═══ Data for processing ═══

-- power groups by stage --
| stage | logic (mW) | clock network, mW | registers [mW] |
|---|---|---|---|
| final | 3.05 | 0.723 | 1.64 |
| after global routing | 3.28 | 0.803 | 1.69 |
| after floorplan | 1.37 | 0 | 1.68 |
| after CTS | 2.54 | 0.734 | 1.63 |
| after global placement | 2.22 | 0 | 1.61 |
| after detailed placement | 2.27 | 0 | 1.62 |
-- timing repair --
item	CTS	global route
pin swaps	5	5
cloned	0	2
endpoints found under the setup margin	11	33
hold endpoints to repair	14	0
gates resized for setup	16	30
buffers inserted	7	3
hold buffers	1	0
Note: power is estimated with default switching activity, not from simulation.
### config.mk
export PLATFORM = sky130hd
export DESIGN_NAME = rob_core
export DESIGN_NICKNAME = d
export VERILOG_FILES = /design/src/rtl/rob_core.sv
export SDC_FILE = /design/constraint.sdc
export NUM_CORES = 1
export LEC_CHECK = 0
export BUFFER_PORTS_ARGS = -buffer_cell sky130_fd_sc_hd__buf_4
export CAP_MARGIN = 10
export CORE_ASPECT_RATIO = 2
export CORE_MARGIN = 5
export CORE_UTILIZATION = 35
export CTS_BUF_LIST = sky130_fd_sc_hd__clkbuf_4 sky130_fd_sc_hd__clkbuf_8
export CTS_CLUSTER_SIZE = 14
export DETAILED_ROUTE_END_ITERATION = 8
export GPL_TIMING_DRIVEN = 0
export PLACE_DENSITY = 0.51
export SKIP_CTS_REPAIR_TIMING = 1
export SLEW_MARGIN = 10
export SYNTH_ARGS = -nofsm -noshare
export SYNTH_HDL_FRONTEND = slang
export SYNTH_SLANG_ARGS = --single-unit
### constraint.sdc
create_clock -name clk -period 6.1 [get_ports clk]
set_clock_uncertainty 0.15 [all_clocks]
set_input_delay 0.61 -clock clk [delete_from_list [all_inputs] [get_ports clk]]
set_output_delay 0.61 -clock clk [all_outputs]
set_load 0.01 [all_outputs]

═══

• **Problem requirements**
What lines in the material above hold the word "after"? Pull them out.

• **Your response**
| after global routing | 3.28 | 0.803 | 1.69 |
| after floorplan | 1.37 | 0 | 1.68 |
| after CTS | 2.54 | 0.734 | 1.63 |
| after global placement | 2.22 | 0 | 1.61 |
| after detailed placement | 2.27 | 0 | 1.62 |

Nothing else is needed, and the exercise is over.